• What to work on: Scan the entries for lines with the word "ARREADY", then copy those lines.

---

==> flow/design.v <==
module  CONV(
	input				clk,
	input				rst_n,
	input 				mode,
	input       		in_valid,
	output reg			out_valid,
	output 		[13:0] 	AWADDR,
	output		 [7:0] 	AWLEN,
	output 				AWVALID,
	input 				AWREADY,
	output reg  [31:0]	WDATA,
	output 				WVALID,
	input 				WREADY,
	output 		[13:0] 	ARADDR,
	output 		 [7:0] 	ARLEN,
	output 				ARVALID,
	input 				ARREADY,
	input		[31:0] 	RDATA,
	input 				RVALID,
	output reg			RREADY
);
localparam WEIGHT1 	= 20'hABC2E;
localparam WEIGHT2 	= 20'hB52E2;
localparam WEIGHT3 	= 20'hAF5C4;
localparam WEIGHT4 	= 20'hE5518;
localparam WEIGHT5 	= 20'h71650;
localparam WEIGHT6 	= 20'hA938B;
localparam WEIGHT7 	= 20'h5251F;
localparam WEIGHT8 	= 20'h7DFC0;
localparam WEIGHT9 	= 20'hEB885;
localparam BIAS 	= 16'h1310;
localparam IDLE 	= 4'd0;
localparam CONV_K1 	= 4'd1;
localparam CONV_K2 	= 4'd2;
localparam CONV_K3 	= 4'd3;
localparam CONV_K4 	= 4'd4;
localparam CONV_K5 	= 4'd5;
localparam CONV_K6 	= 4'd6;
localparam CONV_K7 	= 4'd7;
localparam CONV_K8 	= 4'd8;
localparam CONV_K9 	= 4'd9;
localparam RELU 	= 4'd10;
localparam MUL 		= 4'd11;
localparam READ 	= 4'd12;
localparam WRITE_L0 = 4'd13;
localparam POOL 	= 4'd14;
localparam WRITE_L1 = 4'd15;
reg  		 [3:0] 	state_r, state_w, state_tmp;
reg  		 [5:0]	cnt_x, cnt_y;
reg					mode_;
wire 			 	is_up, is_down, is_left, is_right;
wire 				skip_mul;
wire 		[11:0] 	P1, P2, P3, P4, P5, P6, P7, P8, P9;
wire 		[15:0]  data_in;
wire 		[19:0] 	weight;
reg  signed	[35:0] 	product;
reg 				mul_fin;
reg  signed [36:0]	conv_result;
wire 		[31:0]	relu_result;
reg 		[31:0] 	max_pool_result;
wire 				update_mp_result;
assign is_up 	= (cnt_y == 6'd0  || (cnt_y == 6'd1  && mode_));
assign is_down 	= (cnt_y == 6'd63 || (cnt_y == 6'd62 && mode_));
assign is_left 	= (cnt_x == 6'd0  || (cnt_x == 6'd1  && mode_));
assign is_right = (cnt_x == 6'd63 || (cnt_x == 6'd62 && mode_));
assign skip_mul   = (state_tmp == CONV_K1 && (is_up || is_left)) 	||
					(state_tmp == CONV_K2 && (is_up))				||
					(state_tmp == CONV_K3 && (is_up || is_right)) 	||
					(state_tmp == CONV_K4 && (is_left))				||
					(state_tmp == CONV_K6 && (is_right)) 			||
					(state_tmp == CONV_K7 && (is_down || is_left)) 	||
					(state_tmp == CONV_K8 && (is_down)) 			||
					(state_tmp == CONV_K9 && (is_down || is_right));
assign P1 = (mode_ == 1'b0) ? {cnt_y, cnt_x} - 7'd65 : {cnt_y, cnt_x} - 8'd130;
assign P2 = (mode_ == 1'b0) ? {cnt_y, cnt_x} - 7'd64 : {cnt_y, cnt_x} - 8'd128;
assign P3 = (mode_ == 1'b0) ? {cnt_y, cnt_x} - 6'd63 : {cnt_y, cnt_x} - 7'd126;
assign P4 = (mode_ == 1'b0) ? {cnt_y, cnt_x} - 1'd1  : {cnt_y, cnt_x} - 2'd2  ;
assign P5 = (mode_ == 1'b0) ? {cnt_y, cnt_x}		 : {cnt_y, cnt_x}         ;
assign P6 = (mode_ == 1'b0) ? {cnt_y, cnt_x} + 1'd1	 : {cnt_y, cnt_x} + 2'd2  ;
assign P7 = (mode_ == 1'b0) ? {cnt_y, cnt_x} + 6'd63 : {cnt_y, cnt_x} + 7'd126;
assign P8 = (mode_ == 1'b0) ? {cnt_y, cnt_x} + 7'd64 : {cnt_y, cnt_x} + 8'd128;
assign P9 = (mode_ == 1'b0) ? {cnt_y, cnt_x} + 7'd65 : {cnt_y, cnt_x} + 8'd130;
assign data_in = RDATA[31:16];
assign weight = (state_tmp == CONV_K1) ? WEIGHT1 :
				(state_tmp == CONV_K2) ? WEIGHT2 :
				(state_tmp == CONV_K3) ? WEIGHT3 :
				(state_tmp == CONV_K4) ? WEIGHT4 :
				(state_tmp == CONV_K5) ? WEIGHT5 :
				(state_tmp == CONV_K6) ? WEIGHT6 :
				(state_tmp == CONV_K7) ? WEIGHT7 :
				(state_tmp == CONV_K8) ? WEIGHT8 :
				(state_tmp == CONV_K9) ? WEIGHT9 : 20'd0;
assign ARADDR = (state_tmp == CONV_K1) ? P1 :
				(state_tmp == CONV_K2) ? P2 :
				(state_tmp == CONV_K3) ? P3 :
				(state_tmp == CONV_K4) ? P4 :
				(state_tmp == CONV_K5) ? P5 :
				(state_tmp == CONV_K6) ? P6 :
				(state_tmp == CONV_K7) ? P7 :
				(state_tmp == CONV_K8) ? P8 :
				(state_tmp == CONV_K9) ? P9 : 14'd0;
assign ARLEN = 8'd0;
assign ARVALID = (state_r == READ) && (~skip_mul) && (state_tmp != RELU);
assign AWADDR = (state_r == POOL) ? {4'b1000, cnt_y[5:1], cnt_x[5:1]} : {1'b1, cnt_y, cnt_x};
assign AWLEN = 8'd0;
assign AWVALID = (state_r == RELU || state_r == POOL);
assign WVALID = (state_r == WRITE_L0 || state_r == WRITE_L1);
assign relu_result = (conv_result[36]) ? 32'd0 : conv_result[31:0];
assign update_mp_result = ((WDATA > max_pool_result) && WVALID);
always @(*) begin
	case(state_r)
		IDLE: 		state_w = (in_valid) ? READ : IDLE;
		READ: 		state_w = (ARREADY && ~skip_mul) ? state_tmp : READ;
		CONV_K1: 	state_w = (skip_mul) ? READ : ((RVALID) ? MUL : CONV_K1); 
		CONV_K2: 	state_w = (skip_mul) ? READ : ((RVALID) ? MUL : CONV_K2);
		CONV_K3: 	state_w = (skip_mul) ? READ : ((RVALID) ? MUL : CONV_K3);
		CONV_K4: 	state_w = (skip_mul) ? READ : ((RVALID) ? MUL : CONV_K4);
		CONV_K5: 	state_w = (skip_mul) ? READ : ((RVALID) ? MUL : CONV_K5);
		CONV_K6: 	state_w = (skip_mul) ? READ : ((RVALID) ? MUL : CONV_K6);
		CONV_K7: 	state_w = (skip_mul) ? READ : ((RVALID) ? MUL : CONV_K7);
		CONV_K8: 	state_w = (skip_mul) ? READ : ((RVALID) ? MUL : CONV_K8);
		CONV_K9: 	state_w = (skip_mul) ? RELU : ((RVALID) ? MUL : CONV_K9);
		MUL: 		state_w = (state_tmp == CONV_K9) ? RELU : READ;
		RELU: 		state_w = (AWREADY) ? WRITE_L0 : RELU;
		WRITE_L0: 	state_w = (WREADY) ? ((cnt_x[0] && cnt_y[0]) ? POOL : READ) : WRITE_L0;
		POOL: 		state_w = (AWREADY) ? WRITE_L1 : POOL;
		WRITE_L1: 	state_w = (WREADY) ? ((cnt_x[5:1] == 5'd31 && cnt_y[5:1] == 5'd31) ? IDLE : READ) : WRITE_L1;
	endcase
end
always @(posedge clk or negedge rst_n) begin
	if (!rst_n)	state_r <= IDLE;
	else 		state_r <= state_w;
end
always @(posedge clk or negedge rst_n) begin
	if (!rst_n)								state_tmp <= CONV_K1;
	else if (state_r == RELU)				state_tmp <= CONV_K1;
	else if (state_r == MUL) 				state_tmp <= state_tmp + 4'd1;
	else if (state_r == READ && skip_mul) 	state_tmp <= state_tmp + 4'd1;
end
always @(posedge clk or negedge rst_n) begin
	if (!rst_n)	begin
		cnt_x <= 6'd0;
		cnt_y <= 6'd0;
	end
	else if (state_r == WRITE_L0 && WREADY) begin
		cnt_x <= {cnt_x[5:1], cnt_x[0] + 1'd1};
		cnt_y <= (cnt_x[0]) ? {cnt_y[5:1], cnt_y[0] + 1'd1} : cnt_y;
	end
	else if (state_r == WRITE_L1 && WREADY) begin
		cnt_x <= {cnt_x[5:1] + 5'd1, cnt_x[0]};
		cnt_y <= (cnt_x[5:1] == 5'd31) ? {cnt_y[5:1] + 1'd1, cnt_y[0]} : cnt_y;
	end
end
always @(posedge clk or negedge rst_n) begin
	if (!rst_n)			RREADY <= 1'b0;
	else if (ARVALID)	RREADY <= 1'b1;
	else if (RVALID) 	RREADY <= 1'b0;
end
always @(posedge clk or negedge rst_n) begin
	if (!rst_n)					product <= 36'd0;
	else if (state_w == MUL)	product <= $signed(data_in) * $signed(weight);
end
always @(posedge clk or negedge rst_n) begin
	if (!rst_n)					mul_fin <= 1'b0;
	else if (state_w == MUL) 	mul_fin <= 1'b1;
	else 						mul_fin <= 1'b0;
end
always @(posedge clk or negedge rst_n) begin
	if (!rst_n)					conv_result <= BIAS;
	else if (WVALID && WREADY) 	conv_result <= BIAS;
	else if (mul_fin) 			conv_result <= conv_result + product;
end
always @(posedge clk or negedge rst_n) begin
	if (!rst_n)								max_pool_result <= 32'd0;
	else if (state_r == WRITE_L1 && WREADY) max_pool_result <= 32'd0;
	else if (update_mp_result) 				max_pool_result <= WDATA;
end
always @(posedge clk or negedge rst_n) begin
	if (!rst_n)						WDATA <= 32'd0;
	else if (state_w == WRITE_L0)	WDATA <= relu_result;
	else if (state_w == WRITE_L1)	WDATA <= max_pool_result;
	else 							WDATA <= WDATA;
end
always @(posedge clk or negedge rst_n) begin
	if (!rst_n)							out_valid <= 1'b0;
	else if (WREADY && state_w == IDLE) out_valid <= 1'b1;
	else 								out_valid <= 1'b0;
end
always @(posedge clk or negedge rst_n) begin
	if (!rst_n)			mode_ <= 1'b0;
	else if (in_valid) 	mode_ <= mode;
	else 				mode_ <= mode_;
end
endmodule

---

• The answer:
	input 				ARREADY,
		READ: 		state_w = (ARREADY && ~skip_mul) ? state_tmp : READ;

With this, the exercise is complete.